Column RNA-miRNAout 

产品及特点 本 产 品是 在天 泽基 因 在 柱式 RNA 提取 产 品基 础 上自 主开 发的 大

RNA-miRNA 双提产品。它具有下列特点:

1. 一款试剂盒两用,同时分离纯化大 RNA(mRNA、18S rRNA、28SrRNA)和 miRNA(5S rRNA、tRNA、miRNA、Pre-miRNA、pri-miRNA、siRNA、shRNA 和 snRNA 等)。

2. 柱式连贯操作,比市场上的两步法(先分离总 RNA 再从中纯化其中的miRNA)更简单快捷。

3. 适用范围广,可以用于动物组织、血液及部分植物组织等实验材料。

4. RNA 纯净,OD260/280 一般都在 1.9 以上。

5. 可用于 RT-PCR、miRNA 标记、microarray 等各种后续实验

运输及保存 常温运输和保存,其中溶液 A 长期保存需要放 4℃,有效期一年。

自备试剂 氯仿。

使用方法 下列操作是从 100mg 样品中同时提取大 RNA 和 miRNA 的操作。如果只需要大 RNA 或 miRNA,则不相关操作可以跳过。

一、通用步骤

1. 新鲜配制裂解液。将溶液 A 和溶液 B 按 1:1 的比例混合得裂解液,然后根据组织细胞类型的不同分为下面及种情况使用。注意:溶液 A 和溶液 B混合后必须立即使用,不要放置,否则会产生沉淀。

a) 对贴壁细胞:吸尽培养液,在每 10 平方厘米细胞中加入 1 mL 新鲜配制的裂解液,用枪轻柔吹打数次,确保细胞全部裂解。

b) 对悬浮细胞:离心收集细胞,吸尽液体,在每 1-5×10E6 悬浮细胞中加入 1 mL 新鲜配制的裂解液,用枪轻柔吹打数次,确保细胞全部裂解。如果是 fibroblasts 或 carcinoma cell,1 mL 新鲜配制的裂解液的细胞使用量不要超过 1×10E6 个细胞。

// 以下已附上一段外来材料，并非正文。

Source: an optimization exercise on an open RTL-to-GDS flow (aim: small area, a short achievable clock period and few clock cycles per item). Production flows keep margins and buffers that such runs may drop.
Only simulation tests tie the RTL to the original design; equivalence was not proved.
Power is estimated from default activity; no workload was simulated.

==> job 7914: inputs <==
==> flow/design.v <==
module swar_scan (
    input  wire        clk,
    input  wire        rst,
    input  wire        cmd_valid,
    output wire        cmd_ready,
    input  wire [31:0] cmd,
    input  wire [63:0] a,
    input  wire [63:0] b,
    input  wire [7:0]  c,
    output reg         done,
    output reg         err,
    output wire [63:0] res,
    output wire        mem_req_valid,
    input  wire        mem_req_ready,
    output wire [63:0] mem_req_addr,
    input  wire        mem_rsp_valid,
    input  wire [63:0] mem_rsp_data
);
    reg        idle;        
    reg        go;          
    reg        s1, s2;      
    reg        sc;          
    reg        first;       
    reg        rev, str;    
    reg [7:0]  tgt;         
    reg [2:0]  lenlo;       
    reg [63:0] addr;        
    reg [28:0] idx;         
    reg [31:0] u;           
    reg [1:0]  out;         
    reg [1:0]  drop;        
    reg [2:0]  pos;
    reg        nf;          
    reg        hi;          
    reg        iw;          
    reg        ini;         
    reg        pd, pe;      
    wire lp = !idle && !str && !go && !pd && (out == 2'd1) && (drop == 2'd0);
    assign cmd_ready     = idle || (lp && mem_rsp_valid);
    wire sw = str && go && (out == 2'd1) && (drop == 2'd0);
    wire nz = &{|mem_rsp_data[63:56], |mem_rsp_data[55:48], |mem_rsp_data[47:40], |mem_rsp_data[39:32],
                |mem_rsp_data[31:24], |mem_rsp_data[23:16], |mem_rsp_data[15:8],  |mem_rsp_data[7:0]};
    wire thr = str ? (out == drop) : (out != 2'd3);
    assign mem_req_valid = (go && thr) || (sw && mem_rsp_valid && nz);
    assign mem_req_addr  = addr;
    wire req_fire = mem_req_valid && mem_req_ready;
    wire fire = cmd_valid && cmd_ready;
    wire [1:0] cur  = out - drop;
    wire rsp  = mem_rsp_valid && (drop == 2'd0);
    wire last = !go && (cur == 2'd1);
    wire mask_en = (rev ? first : last) && (lenlo != 3'd0);
    reg  [7:0] hit;
    integer i;
    always @* begin
        for (i = 0; i < 8; i = i + 1)
            hit[i] = (mem_rsp_data[8*i +: 8] == tgt) && !(mask_en && (i >= lenlo));
    end
    wire any = |hit;
    reg [2:0] fpos, lpos;
    integer j, k;
    always @* begin
        fpos = 3'd0;
        for (j = 7; j >= 0; j = j - 1)
            if (hit[j]) fpos = j[2:0];
        lpos = 3'd0;
        for (k = 0; k < 8; k = k + 1)
            if (hit[k]) lpos = k[2:0];
    end
    wire decide = rsp && (any || (!str && last));
    wire in_legal = ((cmd[7:0] == 8'h05 || cmd[7:0] == 8'h06) &&
                     cmd[31:12] == 20'd0 && cmd[10:8] == 3'd0)
                 || (cmd[31:0] == 32'h08);
    wire in_rev = cmd[1];
    wire in_str = cmd[3];
    wire in_run = in_legal && (in_str || b[31:0] != 32'd0);
    wire final_req = !str && (u == {31'd0, lenlo == 3'd0});
    integer lv, ii;
    wire        dn = (rev || s2) && !s1 && !sc;
    wire [28:0] alo = addr[31:3];
    reg  [28:0] alo_pp;                   
    always @* begin
        alo_pp = alo ^ {29{dn}};
        for (lv = 0; lv < 5; lv = lv + 1)
            for (ii = 0; ii < 29; ii = ii + 1)
                if ((ii >> lv) & 1)
                    alo_pp[ii] = alo_pp[ii] & alo_pp[((ii >> lv) << lv) - 1];
    end
    wire [28:0] alo_cnt = alo ^ {alo_pp[27:0], 1'b1};
    reg  [28:0] ag, ap;
    always @* begin
        ag = alo & u[28:0];
        ap = alo ^ u[28:0];
        for (lv = 0; lv < 5; lv = lv + 1)
            for (ii = 0; ii < 29; ii = ii + 1)
                if ((ii >> lv) & 1) begin
                    ag[ii] = ag[ii] | (ap[ii] & ag[((ii >> lv) << lv) - 1]);
                    ap[ii] = ap[ii] & ap[((ii >> lv) << lv) - 1];
                end
    end
    wire [28:0] alo_add = alo ^ u[28:0] ^ {ag[27:0], 1'b0};
    wire [28:0] alo_n = s1 ? alo_add : alo_cnt;
    wire        acy = sc || alo_pp[28];
    wire [31:0] ahi = addr[63:32];
    reg  [31:0] ahi_pp;
    always @* begin
        ahi_pp = ahi ^ {32{dn}};
        for (lv = 0; lv < 5; lv = lv + 1)
            for (ii = 0; ii < 32; ii = ii + 1)
                if ((ii >> lv) & 1)
                    ahi_pp[ii] = ahi_pp[ii] & ahi_pp[((ii >> lv) << lv) - 1];
    end
    wire [31:0] ahi_n = ahi ^ ({ahi_pp[30:0], 1'b1} & {32{acy}});
    wire        idn = rev;
    reg  [28:0] idx_pp;
    always @* begin
        idx_pp = idx ^ {29{idn}};
        for (lv = 0; lv < 5; lv = lv + 1)
            for (ii = 0; ii < 29; ii = ii + 1)
                if ((ii >> lv) & 1)
                    idx_pp[ii] = idx_pp[ii] & idx_pp[((ii >> lv) << lv) - 1];
    end
    wire [28:0] idx_n = idx ^ {idx_pp[27:0], 1'b1};
    reg  [31:0] u_pp;
    always @* begin
        u_pp = ~u;
        for (lv = 0; lv < 5; lv = lv + 1)
            for (ii = 0; ii < 32; ii = ii + 1)
                if ((ii >> lv) & 1)
                    u_pp[ii] = u_pp[ii] & u_pp[((ii >> lv) << lv) - 1];
    end
    wire [31:0] u_n = u ^ {u_pp[30:0], 1'b1};
    wire        u_en = str ? (rsp && iw) : req_fire;
    wire [1:0] out_n = out + {1'b0, req_fire} - {1'b0, mem_rsp_valid};
    reg  [1:0] drop_n;
    reg        go_n, str_n;
    always @* begin
        drop_n = drop;
        if (mem_rsp_valid && drop != 2'd0) drop_n = drop - 2'd1;
        if (decide) drop_n = out_n;
        go_n = go;
        if (s1) go_n = !s2 && !ag[28];
        else if (sc) go_n = !s2;
        else if (s2) go_n = 1'b1;
        if (req_fire && final_req) go_n = 1'b0;
        if (decide) go_n = 1'b0;
        str_n = str;
        if (fire) begin
            go_n  = in_run && !in_rev;
            str_n = in_str;
        end
        if (rst) begin
            drop_n = 2'd0;
            go_n   = 1'b0;
        end
    end
    wire [1:0] rst_out_n = rst ? 2'd0 : out_n;
    always @(posedge clk) begin
        done <= 1'b0;
        out  <= rst_out_n;
        drop <= drop_n;
        go   <= go_n;
        str  <= str_n;
        if (rsp) begin
            first <= 1'b0;
            pos   <= rev ? lpos : fpos;
            nf    <= !any;
            hi    <= str && any;
        end
        ini <= 1'b0;
        if (ini) begin
            idx <= rev ? u[28:0] : {29{1'b1}};
            iw  <= 1'b1;
        end else if (rsp && !(rev && first && lenlo != 3'd0)) begin
            idx <= idx_n;
            iw  <= (idx == {{28{1'b1}}, 1'b0});
        end
        sc <= s1 && ag[28];
        s1 <= 1'b0;
        if (s2 && !s1 && !sc)
            s2 <= 1'b0;
        if (s1 || (s2 && !sc) || req_fire)
            addr[31:3] <= alo_n;
        if (sc || (s2 && !s1) || req_fire)
            addr[63:32] <= ahi_n;
        if (u_en)
            u <= u_n;
        if (decide) begin
            idle <= 1'b1;
            done <= 1'b1;
            err  <= 1'b0;
        end
        pd <= 1'b0;
        if (pd) begin
            idle <= 1'b1;
            done <= 1'b1;
            err  <= pe;
            nf   <= 1'b1;
            hi   <= 1'b0;
        end
        if (fire) begin
            pe    <= !in_legal;
            tgt   <= in_str ? 8'h00 : c;
            addr  <= a;
            u     <= in_str ? 32'd0 : {3'd0, b[31:3]};
            lenlo <= b[2:0];
            rev   <= in_rev;
            first <= 1'b1;
            s1    <= in_run && in_rev;
            s2    <= in_run && in_rev && (b[2:0] == 3'd0);
            idle  <= 1'b0;
            ini   <= in_run;
            pd    <= !in_run;
        end
        if (rst) begin
            idle <= 1'b1;
            done <= 1'b0;
            s1   <= 1'b0;
            s2   <= 1'b0;
            sc   <= 1'b0;
            pd   <= 1'b0;
        end
    end
    assign res = {~u & {32{hi}}, {idx, pos} | {32{nf}}};
endmodule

c) 对新鲜的动物组织:先将剪切成小块新鲜组织或液氮保存的组织放入 10mL 或 15 mL 塑料离心管中,每 50-100 mg 组织加 1 mL 新鲜配制的裂解液,用匀浆器匀浆 30 秒左右。对肝、脾、胰、肾等细胞分裂十分旺盛的组织(细胞中含大量正在复制的 DNA),建议组织的使用量不要超过50 mg/ mL 裂解液,否则十分容易产生 DNA 污染。

d) 对新鲜的植物组织:先将剪切成小块新鲜组织或液氮保存的组织放入 10mL 或 15 mL 塑料离心管中,每 50-100 mg 组织加 1 mL 新鲜配制的裂解液,用匀浆器匀浆 30 秒左右。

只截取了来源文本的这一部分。